I feel like Captain Hook just gave me a pap smear.
I just used Master P to describe what sound the letter U makes to my daughter...
I would have been "that girl" at the party last night if it wasn't for that girl who puked in the potted plant...
i'm glad we've gotten to the point in our relationship where I can eat peach rings off your penis.
I saw him coke blaxckout on the subway at 9 this morning yelling at people callig himself the gatekeeper.
Our suitemates are shrooming again. I left a less colorful dress hanging on the door, change before you come in because purple is making Maeve cry.
No. My vagina is not the scapegoat for your poor decisions.
She is high at the bar - she thinks the bottle of frangelico is aunt jemima telling her to stop doing drugs.
Your CAR. Is in a LAKE. I'd say "a big mess" is a pretty conservative description of the situation.

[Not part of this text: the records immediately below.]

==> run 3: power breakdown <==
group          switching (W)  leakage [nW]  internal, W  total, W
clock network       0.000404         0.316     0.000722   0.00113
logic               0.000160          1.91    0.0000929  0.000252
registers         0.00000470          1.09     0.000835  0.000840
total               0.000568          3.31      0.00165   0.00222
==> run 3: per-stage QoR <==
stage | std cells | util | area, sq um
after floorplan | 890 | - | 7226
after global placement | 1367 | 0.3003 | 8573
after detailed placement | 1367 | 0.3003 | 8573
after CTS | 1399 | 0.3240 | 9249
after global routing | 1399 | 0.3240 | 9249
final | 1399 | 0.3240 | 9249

Steve called. He needs me to pick him up. He also asked for a set of his clothes, he can't find them. He is such a strong motivation to stay sober.

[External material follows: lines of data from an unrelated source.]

==> config.mk <==
export PLATFORM = sky130hd
export DESIGN_NAME = fdtd_wt_stream
export DESIGN_NICKNAME = d
export VERILOG_FILES = /design/src/rtl/fdtd_wt_pkg.sv /design/src/rtl/fdtd_sync_fifo.sv /design/src/rtl/fdtd_wt_stream.sv
export SDC_FILE = /design/constraint.sdc
export NUM_CORES = 1
export LEC_CHECK = 0
export BUFFER_PORTS_ARGS = -buffer_cell sky130_fd_sc_hd__clkbuf_2
export CAP_MARGIN = 20
export CORE_UTILIZATION = 50
export CTS_CLUSTER_DIAMETER = 80
export DETAILED_ROUTE_END_ITERATION = 10
export PLACE_DENSITY_LB_ADDON = 0.05
export SLEW_MARGIN = 20
export SYNTH_ARGS = -nofsm -noshare
export SYNTH_HDL_FRONTEND = slang
export SYNTH_HIERARCHICAL = 1
export SYNTH_SLANG_ARGS = --single-unit
export TNS_END_PERCENT = 50
==> constraint.sdc <==
create_clock -name ACLK -period 5.3 [get_ports ACLK]
set_input_delay 1.06 -clock ACLK [delete_from_list [all_inputs] [get_ports ACLK]]
set_output_delay 1.06 -clock ACLK [all_outputs]
set_load 0.03 [all_outputs]
==> src/rtl/fdtd_wt_pkg.sv <==
// Shared types and widths for the FDTD write-stream stages.
package fdtd_wt_pkg;

  typedef enum logic [1:0] {
    WTS_IDLE = 2'd0,
    WTS_RUN  = 2'd1,
    WTS_DONE = 2'd2
  } wt_stream_state_e;

  // Byte address width of the AXI side and the derived word-address width.
  localparam int unsigned WT_BYTE_ADDR_W = 32;
  localparam int unsigned WT_WORD_ADDR_W = WT_BYTE_ADDR_W - 2;

endpackage

==> src/rtl/fdtd_sync_fifo.sv <==
// Synchronous FIFO, pointer based with an extra wrap bit for full/empty.
module fdtd_sync_fifo #(
  parameter int unsigned DATA_WIDTH = 32,
  parameter int unsigned DEPTH      = 4
) (
  input  logic                  ACLK,
  input  logic                  ARESETn,
  input  logic                  push_i,
  input  logic [DATA_WIDTH-1:0] data_i,
  input  logic                  pop_i,
  output logic [DATA_WIDTH-1:0] data_o,
  output logic                  full_o,
  output logic                  empty_o
);

  localparam int unsigned AW = $clog2(DEPTH);

  logic [DATA_WIDTH-1:0] mem_q [DEPTH];
  logic [AW:0]           wr_ptr_q, wr_ptr_d;
  logic [AW:0]           rd_ptr_q, rd_ptr_d;
  logic                  do_push, do_pop;

  assign empty_o = (wr_ptr_q == rd_ptr_q);
  assign full_o  = (wr_ptr_q[AW] != rd_ptr_q[AW]) &&
                   (wr_ptr_q[AW-1:0] == rd_ptr_q[AW-1:0]);
  assign data_o  = mem_q[rd_ptr_q[AW-1:0]];

  assign do_push = push_i && !full_o;
  assign do_pop  = pop_i && !empty_o;

  // Pointer advance; full is judged before any same-cycle pop.
  always_comb begin
    wr_ptr_d = wr_ptr_q;
    rd_ptr_d = rd_ptr_q;
    if (do_push) wr_ptr_d = wr_ptr_q + 1'b1;
    if (do_pop)  rd_ptr_d = rd_ptr_q + 1'b1;
  end

  // Pointer registers.
  always_ff @(posedge ACLK or negedge ARESETn) begin
    if (!ARESETn) begin
      wr_ptr_q <= '0;
      rd_ptr_q <= '0;
    end else begin
      wr_ptr_q <= wr_ptr_d;
      rd_ptr_q <= rd_ptr_d;
    end
  end

  // Storage; contents need no reset since the pointers gate visibility.
  always_ff @(posedge ACLK) begin
    if (do_push) mem_q[wr_ptr_q[AW-1:0]] <= data_i;
  end

endmodule

==> src/rtl/fdtd_wt_stream.sv <==
// Feeds the single-word writer: buffers result words, stamps each with
// base + i*stride and holds it on req/gnt until granted.
module fdtd_wt_stream
  import fdtd_wt_pkg::*;
#(
  parameter int unsigned ADDR_WIDTH = WT_BYTE_ADDR_W,
  parameter int unsigned DATA_WIDTH = 32,
  parameter int unsigned FIFO_DEPTH = 4,
  parameter int unsigned CNT_WIDTH  = 16
) (
  input  logic                  ACLK,
  input  logic                  ARESETn,
  input  logic                  cfg_start_i,
  input  logic [ADDR_WIDTH-3:0] cfg_base_word_addr_i,
  input  logic [ADDR_WIDTH-3:0] cfg_stride_i,
  input  logic [CNT_WIDTH-1:0]  cfg_len_i,
  output logic                  busy_o,
  output logic                  done_o,
  input  logic                  s_valid_i,
  input  logic [DATA_WIDTH-1:0] s_data_i,
  output logic                  s_ready_o,
  output logic                  wt_req_o,
  output logic [ADDR_WIDTH-3:0] wt_word_addr_o,
  output logic [DATA_WIDTH-1:0] wt_data_o,
  input  logic                  wt_gnt_i
);

  wt_stream_state_e      state_q, state_d;
  logic                  busy_q, busy_d, done_q, done_d;
  logic [ADDR_WIDTH-3:0] stride_q, stride_d, addr_acc_q, addr_acc_d;
  logic [CNT_WIDTH-1:0]  len_q, len_d, in_cnt_q, in_cnt_d, out_cnt_q, out_cnt_d;
  logic                  req_q, req_d;
  logic [ADDR_WIDTH-3:0] addr_q, addr_d;
  logic [DATA_WIDTH-1:0] data_q, data_d;

  logic                  fifo_full, fifo_empty, push, gnt_fire, load;
  logic [DATA_WIDTH-1:0] fifo_data;

  assign s_ready_o = (state_q == WTS_RUN) && !fifo_full && (in_cnt_q < len_q);
  assign push      = s_valid_i && s_ready_o;
  assign gnt_fire  = req_q && wt_gnt_i;
  assign load      = (!req_q || gnt_fire) && !fifo_empty;

  fdtd_sync_fifo #(.DATA_WIDTH(DATA_WIDTH), .DEPTH(FIFO_DEPTH)) u_fifo (
    .ACLK    (ACLK),
    .ARESETn (ARESETn),
    .push_i  (push),
    .data_i  (s_data_i),
    .pop_i   (load),
    .data_o  (fifo_data),
    .full_o  (fifo_full),
    .empty_o (fifo_empty)
  );

  // Job sequencing, counters and the output holding register.
  always_comb begin
    state_d    = state_q;
    busy_d     = busy_q;
    done_d     = 1'b0;
    stride_d   = stride_q;
    len_d      = len_q;
    addr_acc_d = addr_acc_q;
    in_cnt_d   = in_cnt_q;
    out_cnt_d  = out_cnt_q;
    req_d      = req_q;
    addr_d     = addr_q;
    data_d     = data_q;
    case (state_q)
      WTS_IDLE: begin
        if (cfg_start_i) begin
          addr_acc_d = cfg_base_word_addr_i;
          stride_d   = cfg_stride_i;
          len_d      = cfg_len_i;
          in_cnt_d   = '0;
          out_cnt_d  = '0;
          if (cfg_len_i == '0) begin
            state_d = WTS_DONE;
            done_d  = 1'b1;
          end else begin
            state_d = WTS_RUN;
            busy_d  = 1'b1;
          end
        end
      end
      WTS_RUN: begin
        if (push)     in_cnt_d  = in_cnt_q + CNT_WIDTH'(1);
        if (gnt_fire) out_cnt_d = out_cnt_q + CNT_WIDTH'(1);
        if (gnt_fire && (out_cnt_q + CNT_WIDTH'(1) == len_q)) begin
          state_d = WTS_DONE;
          done_d  = 1'b1;
          busy_d  = 1'b0;
        end
      end
      WTS_DONE: state_d = WTS_IDLE;
      default:  state_d = WTS_IDLE;
    endcase
    // A grant frees the register; a waiting FIFO word refills it at the same edge.
    if (load) begin
      req_d      = 1'b1;
      addr_d     = addr_acc_q;
      data_d     = fifo_data;
      addr_acc_d = addr_acc_q + stride_q;
    end else if (gnt_fire) begin
      req_d = 1'b0;
    end
  end

  // State and datapath registers; reset aborts any job and drops req at once.
  always_ff @(posedge ACLK or negedge ARESETn) begin
    if (!ARESETn) begin
      state_q    <= WTS_IDLE;
      busy_q     <= 1'b0;
      done_q     <= 1'b0;
      stride_q   <= '0;
      len_q      <= '0;
      addr_acc_q <= '0;
      in_cnt_q   <= '0;
      out_cnt_q  <= '0;
      req_q      <= 1'b0;
      addr_q     <= '0;
      data_q     <= '0;
    end else begin
      state_q    <= state_d;
      busy_q     <= busy_d;
      done_q     <= done_d;
      stride_q   <= stride_d;
      len_q      <= len_d;
      addr_acc_q <= addr_acc_d;
      in_cnt_q   <= in_cnt_d;
      out_cnt_q  <= out_cnt_d;
      req_q      <= req_d;
      addr_q     <= addr_d;
      data_q     <= data_d;
    end
  end

  assign busy_o         = busy_q;
  assign done_o         = done_q;
  assign wt_req_o       = req_q;
  assign wt_word_addr_o = addr_q;
  assign wt_data_o      = data_q;

endmodule

==> results.sh <==
export IMPL_ys_ff_latch=309
export IMPL_die_h_um=173
export IMPL_antenna_found_initial=1
export IMPL_critical_path_required_ns=4.24
export IMPL_diodes=0
export IMPL_ys_types=67
export IMPL_area_growth_pct=16.3
export IMPL_pwr_density_cell_nw_per_um2=669
export IMPL_grt_overflow=0
export IMPL_grt_pass1_vias=10381
export IMPL_ir_worst_vdd_v=0.000300
export IMPL_io_buffer_count=178
export IMPL_maxCapViolCount=0
export IMPL_cts_resized=0
export IMPL_fp_dieW_um=173
export IMPL_hold_viol=0
export IMPL_antenna_left=0
export IMPL_final_cell_mix="nand2_1, dfrtp_1, clkbuf_2"
export IMPL_via_per_inst=5.39
export IMPL_worst_pin_slew_ns=1.08
export IMPL_synth_edf_count=128
export IMPL_dr_pass1_iters=5
export IMPL_clock_latency_ns=0.52
export IMPL_core_um2=28700
export IMPL_htreeDepth=2
export IMPL_wirelength_um=32600
export IMPL_clockBufferDepth=3
export IMPL_crit_fanout=17
export IMPL_rsz0062_at_grt="no"
export IMPL_design_die_area_um2=29900
export IMPL_drc=0
export IMPL_syn_inst=1338
export IMPL_multiInputGateArea_um2=5880
export IMPL_power_w=0.0114
export IMPL_critPathLaunchType="register"
export IMPL_ff_latch_area_um2=8370
export IMPL_hp_class="register to register"
export IMPL_cts_hold_buffers_added=0
export IMPL_cts_setup_buffers=0
export IMPL_gp_congestion=0.792
export IMPL_status="finished clean"
export IMPL_drive_above_1_share_pct=20.1
export IMPL_end_kind="output pin"
export IMPL_final_area_um2=17000
export IMPL_grt_use_total_pct=22.4
export IMPL_critPathBufInv=2
export IMPL_grt_pass1_wl_um=53800
export IMPL_path_class="register to output pin"
export IMPL_final_common_cell="nand2_1"
export IMPL_layout_min_cycle_time_ns=4.05
export IMPL_final_nets=1669
export IMPL_wl_per_cell_um=17.1
export IMPL_start_util_pct=50.9
export IMPL_hold_ws_ns=0.471
export IMPL_postPlaceCellArea_um2=15900
export IMPL_ioPinCount=179
export IMPL_yosys_most_used_dff="dfrtp_1"
export IMPL_grt_max_degree=108
export IMPL_arrival_ns=2.99
export IMPL_cts_clk_slew_worst_paths_ns=0.06
export IMPL_crit_chain="xnor2_1, nand3_1, inv_1, a2111oi_2, o21ai_0, nand2_1, or2_2, clkbuf_2"
export IMPL_timing_fmax_mhz=247
export IMPL_ys_seq_area_share_pct=57.3
export IMPL_cts_root_buf="clkbuf_16"
export IMPL_clock_sinks=309
export IMPL_cp_slowest_stage_delay_ns=0.73
export IMPL_report_final_slew_viol_count=0
export IMPL_rows=62
export IMPL_fin_crit_sh_pct=76.5
export IMPL_path_delay_family="flip-flops"
export IMPL_cts_buffers=35
export IMPL_fin_util_pct=59.2
export IMPL_hpwlAfterDp_um=21600
export IMPL_async_reset_ff_share_pct=58.6
export IMPL_crit_slowest_cell="dfrtp_2"
export IMPL_maxSlewHeadroom_pct=28.0
export IMPL_synth_fp_nets=1503
export IMPL_vias=10317
export IMPL_p_leak_nw=7.58
export IMPL_synth_area_per_cell_um2=10.9
export IMPL_cts_tree="yes"
export IMPL_synth_area_um2=14600
export IMPL_ys_warn_count=6
export IMPL_finClkSkew_ns=0.0189
export IMPL_first_iter_violations=720
export IMPL_fillers=2489
export IMPL_setup_viol=0
export IMPL_final_setup_tns_ns=0
flip-flops by register name, indices dropped and copies added, names as in the netlist:
register and count:
wt_req_o 1, wt_word_addr_o 30, state_q 2, stride_q 30
addr_acc_q 30, busy_o 1, wt_data_o 32, done_o 1
u_fifo/rd_ptr_q 3, len_q 16, u_fifo/wr_ptr_q 3, out_cnt_q 16
u_fifo/mem_q 128, in_cnt_q 16
worst reg2reg max path, stage by stage, from the launching register on:
cell	delay, ns
dfrtp_2	0.73
xnor2_1	0.30
nand3_1	0.24
inv_1	0.08
a2111oi_2	0.40
o21ai_0	0.17
nand2_1	0.17
o21ai_2	0.20
inv_1	0.23
nand2_1	0.13
a31oi_4	0.15
buf_4	0.46
per-layer routing:
layer  wire length, um  vias up  GRT usage (%)
met5                17        -              0
met4               635        2           5.68
met3              1440       44           3.89
met2             14700      211           35.3
met1             15800     5010           32.3
li1                  -     5050              -
cells by family (layout without fill, tap and decap cells):
logic type                 Yosys count  in the layout  share of synthesized area, %
AOI/OAI and AO/OA                  223            223                          9.84
adders and majority gates           52             52                          4.50
buffers and inverters               89            281                          2.62
muxes                               46             46                          5.90
DFF                                309            309                          57.3
and+or+nand+nor                    560            560                          16.3
xor gates and xnor gates            59             59                          3.59
path summary, 6_finish.rpt:
path | start | to | slack [ns] | depth (start not counted)
min in group asynchronous | ARESETn | out_cnt_q[11]$_DFFE_PN0P_ | 0.69 | 1
worst min register to register | wt_word_addr_o[19]$_DFFE_PN0P_ | wt_word_addr_o[19]$_DFFE_PN0P_ | 0.47 | 2
max in group asynchronous | ARESETn | stride_q[0]$_DFFE_PN0P_ | 3.52 | 2
worst min-delay path | wt_word_addr_o[19]$_DFFE_PN0P_ | wt_word_addr_o[19]$_DFFE_PN0P_ | 0.47 | 2
worst max-delay path | u_fifo/rd_ptr_q[0]$_DFFE_PN0P_ | s_ready_o | 1.25 | 8
worst max register to register | u_fifo/rd_ptr_q[0]$_DFFE_PN0P_ | u_fifo/mem_q[3][14]$_DFFE_PP_ | 1.69 | 11
cell usage after synthesis (all sizes together), types with 8 or more instances:
cell type	count	share of area, %
ha	51	4.4
buf	14	0.69
mux4	32	4.9
a31oi	30	1.3
xnor2	35	2.1
nor2	49	1.3
xor2	24	1.5
edfxtp	128	26
o21ai	63	2.2
a211oi	8	0.41
nand2	401	10
nor3	8	0.27
a21oi	47	1.6
inv	27	0.69
mux2i	13	0.89
nand2b	8	0.34
a21o	23	1.2
dfrtp	181	31
and3	19	0.84
nand3	21	0.72
o31ai	15	0.77
nand4	12	0.51
clkbuf	48	1.2
through the flow:
stage,worst slack [ns],std cells
CTS,1.16,1914
floorplan,0.968,1338
detailed placement,1.64,1851
global route,0.955,1914
finish,1.25,1914
global placement,1.73,1851
power by group:
group / total, W / switching, W / internal, W
clock network: 0.00236 / 0.000968 / 0.00139
logic: 0.00510 / 0.00311 / 0.00198
registers: 0.00392 / 0.000556 / 0.00336
total: 0.0114 / 0.00464 / 0.00674
cell type report:
cell class / instances / share of cell area, %
flip-flops and latches: 309 / 49.3
multi-input cells: 940 / 34.6
repair buffers: 191 / 5.94
clock buffers: 49 / 5.93
well taps: 384 / 2.83
clock inverters: 14 / 0.788
inverters: 27 / 0.604
No activity file was read; power rests on OpenSTA's default activity.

We climaxed at the same time during ain't no mountain high enough. Does it get more cheesy or domestic for a non relationship?
I had sex in an engineering office last night. So that could be your life. I was mounted on top of a sketch of a future parking lot for a maintenance building. If that's not romantic, idk what is
My heart wants him and my vagina wants him...to have a bigger dick.
Am I required to send a Christmas card to my fuck buddy?
Just threw up in a cup driving down the road because there was cop behind me and I didn't want to pull over. Not sure if winning or failing at life.